Objectives Diabetes mellitus (DM) is a major risk factor for periodontitis. Susceptibility to periodontitis increases approximately three times in people with DM. There is a clear relationship between the degree of hyperglycemia and the severity of periodontitis. This study aimed to analyze the reduction of tumor necrosis factor-α (TNF-α) in diabetics who came for periodontitis examination to prevent exacerbations. Materials and Methods This was an analytic observational study using a cross-sectional approach at health centers in Surabaya, Indonesia. Measurement of periodontal status used the community periodontal index of treatment needs by measuring bleeding at probing and pocket depth. TNF-α was measured using enzyme-linked immunosorbent assay, and behavior and lifestyle using a questionnaire. Statistical Analysis The Kolmogorov–Smirnov test was performed to identify data normality (p < 0.05). A nonparametric test was used to measure the degree of association between different characteristics and the incidence of periodontitis in type 2 DM patients with and without periodontitis.
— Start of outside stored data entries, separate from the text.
===== src/rtl/irq_route_ctrl.sv =====
module irq_route_ctrl
  import irq_route_pkg::*;
#(
  parameter int NUM_SRC     = 64,
  parameter int ADDR_W      = 12,
  parameter int SYNC_STAGES = 2
) (
  input  logic               clk,
  input  logic               arst_n,
  input  logic [NUM_SRC-1:0] src_i,
  input  logic [ADDR_W-1:0]  bus_addr,
  input  logic               bus_wr,
  input  logic [31:0]        bus_wdata,
  output logic [31:0]        bus_rdata,
  output logic               irq_o
);
  localparam int IDX_W = $clog2(NUM_SRC);

  logic                     rst_n_s;
  logic [NUM_SRC-1:0]       src_s;
  logic [NUM_SRC-1:0]       nrm_en;
  logic [NUM_SRC*CFG_W-1:0] cfg_flat;
  logic                     cfg_hit;
  logic [CFG_W-1:0]         cfg_rd;
  logic                     pend_any;
  logic [IDX_W-1:0]         sel_idx;
  logic                     sel_hit;
  logic                     irq_d;
  logic                     irq_q;
  logic                     unused_wdata;

  assign unused_wdata = ^bus_wdata[31:CFG_W];

  irq_rst_sync u_rst (
    .clk     (clk),
    .arst_n  (arst_n),
    .rst_n_o (rst_n_s)
  );

  irq_in_sync #(.WIDTH(NUM_SRC), .STAGES(SYNC_STAGES)) u_sync (
    .clk   (clk),
    .rst_n (rst_n_s),
    .d_i   (src_i),
    .q_o   (src_s)
  );

  irq_cfg_bank #(.NUM_SRC(NUM_SRC), .ADDR_W(ADDR_W)) u_bank (
    .clk        (clk),
    .rst_n      (rst_n_s),
    .wr_i       (bus_wr),
    .addr_i     (bus_addr),
    .wdata_i    (bus_wdata[CFG_W-1:0]),
    .hit_o      (cfg_hit),
    .rd_o       (cfg_rd),
    .cfg_flat_o (cfg_flat),
    .nrm_o      (nrm_en)
  );

  irq_pick_low #(.NUM_SRC(NUM_SRC), .IDX_W(IDX_W)) u_pick (
    .req_i (src_s & nrm_en),
    .any_o (pend_any),
    .idx_o (sel_idx)
  );

  assign sel_hit = (int'(bus_addr) == SEL_OFFSET);

  always_comb begin
    bus_rdata = '0;
    if (sel_hit) begin
      bus_rdata[SEL_PEND_BIT] = pend_any;
      bus_rdata[IDX_W-1:0]    = sel_idx;
    end else if (cfg_hit) begin
      bus_rdata[CFG_W-1:0] = cfg_rd;
    end
  end

  assign irq_d = pend_any;

  always_ff @(posedge clk or negedge rst_n_s) begin
    if (!rst_n_s) irq_q <= 1'b0;
    else          irq_q <= irq_d;
  end

  assign irq_o = irq_q;
endmodule
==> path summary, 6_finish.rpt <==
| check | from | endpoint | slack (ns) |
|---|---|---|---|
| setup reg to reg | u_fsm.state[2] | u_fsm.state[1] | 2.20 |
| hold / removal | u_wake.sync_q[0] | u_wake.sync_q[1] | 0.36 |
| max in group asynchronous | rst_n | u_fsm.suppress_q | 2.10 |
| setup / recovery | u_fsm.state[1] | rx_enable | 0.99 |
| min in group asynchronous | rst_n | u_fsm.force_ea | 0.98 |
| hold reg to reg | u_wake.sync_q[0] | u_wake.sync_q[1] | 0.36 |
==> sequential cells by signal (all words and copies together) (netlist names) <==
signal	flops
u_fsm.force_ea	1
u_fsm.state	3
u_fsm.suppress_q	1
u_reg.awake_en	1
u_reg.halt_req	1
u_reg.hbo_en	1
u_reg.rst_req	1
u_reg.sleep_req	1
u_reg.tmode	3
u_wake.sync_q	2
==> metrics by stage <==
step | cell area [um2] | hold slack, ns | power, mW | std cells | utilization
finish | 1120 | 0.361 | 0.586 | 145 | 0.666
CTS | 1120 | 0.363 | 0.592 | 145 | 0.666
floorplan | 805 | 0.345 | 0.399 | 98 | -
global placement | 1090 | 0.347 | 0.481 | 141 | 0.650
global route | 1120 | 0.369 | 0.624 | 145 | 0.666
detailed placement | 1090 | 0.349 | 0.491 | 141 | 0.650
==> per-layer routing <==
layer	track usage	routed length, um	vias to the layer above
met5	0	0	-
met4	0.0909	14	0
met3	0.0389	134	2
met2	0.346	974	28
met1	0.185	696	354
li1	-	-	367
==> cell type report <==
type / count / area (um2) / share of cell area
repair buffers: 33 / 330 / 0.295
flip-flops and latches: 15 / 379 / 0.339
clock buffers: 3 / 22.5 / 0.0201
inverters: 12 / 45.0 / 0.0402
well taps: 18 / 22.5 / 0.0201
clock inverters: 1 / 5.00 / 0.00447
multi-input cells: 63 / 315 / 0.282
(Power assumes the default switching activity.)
[src/rtl/erase_blk_sel_pkg.sv]
// Package: shared sizes for the erase block select registers.
// Assumes one bus byte per register and a fixed split of blocks between the two registers.
package erase_blk_sel_pkg;
    localparam int unsigned BUS_W   = 8;   // register width on the bus
    localparam int unsigned LO_BLKS = 4;   // blocks held in the low register
    localparam int unsigned HI_BLKS = 8;   // blocks held in the high register
    localparam int unsigned CTL_N   = 4;   // guarded control bits: setup0, setup1, enable0, enable1
    localparam int unsigned ALL_BLKS = LO_BLKS + HI_BLKS;
endpackage

[src/rtl/sel_reg_bank.sv]
// Module: one bank of select bits.
// The clear condition wins over a write in the same cycle.
// Assumes a synchronous active-low reset.
module sel_reg_bank #(
    parameter int unsigned WIDTH = 4
) (
    input  logic             clk,
    input  logic             rst_n,
    input  logic             clr,
    input  logic             wr_en,
    input  logic [WIDTH-1:0] wdata,
    output logic [WIDTH-1:0] q
);
    // Hold, clear or load the select bits.
    always_ff @(posedge clk) begin
        if (!rst_n)     q <= '0;
        else if (clr)   q <= '0;
        else if (wr_en) q <= wdata;
    end
endmodule

[src/rtl/sel_count.sv]
// Module: classifies a select vector as exactly-one or more-than-one.
// Assumes N is small enough for a plain adder chain.
module sel_count #(
    parameter int unsigned N = 12
) (
    input  logic [N-1:0] vec,
    output logic         one,
    output logic         multi
);
    localparam int unsigned CW = $clog2(N + 1);

    logic [CW-1:0] cnt;

    // Population count of the select vector.
    always_comb begin
        cnt = '0;
        for (int i = 0; i < N; i++) cnt = cnt + CW'(vec[i]);
    end

    // Classification of the count.
    always_comb begin
        one   = (cnt == CW'(1));
        multi = (cnt > CW'(1));
    end
endmodule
Spearman's test was done to examine the correlation between TNF-α level and severity of periodontitis in diabetics. The significant level was at p <0.05. Results There was a correlation between age, predisposing factors, reinforcing factors, drug consumption, and TNF-α levels in patients with type 2 DM and the incidence of periodontitis. Conclusions Poor glycemic control can induce oxidative stress on the gingiva, thereby aggravating damage to periodontal tissue. An important factor in preventing periodontitis for type 2 DM patients is controlling blood sugar levels through regular consumption of drugs and regular maintenance of oral cavity health. Knowledge is a predisposing factor that affects adherence of people with type 2 DM to consuming drugs regularly, which can be strengthened by family support. These will ultimately play a role in reducing TNF-α levels.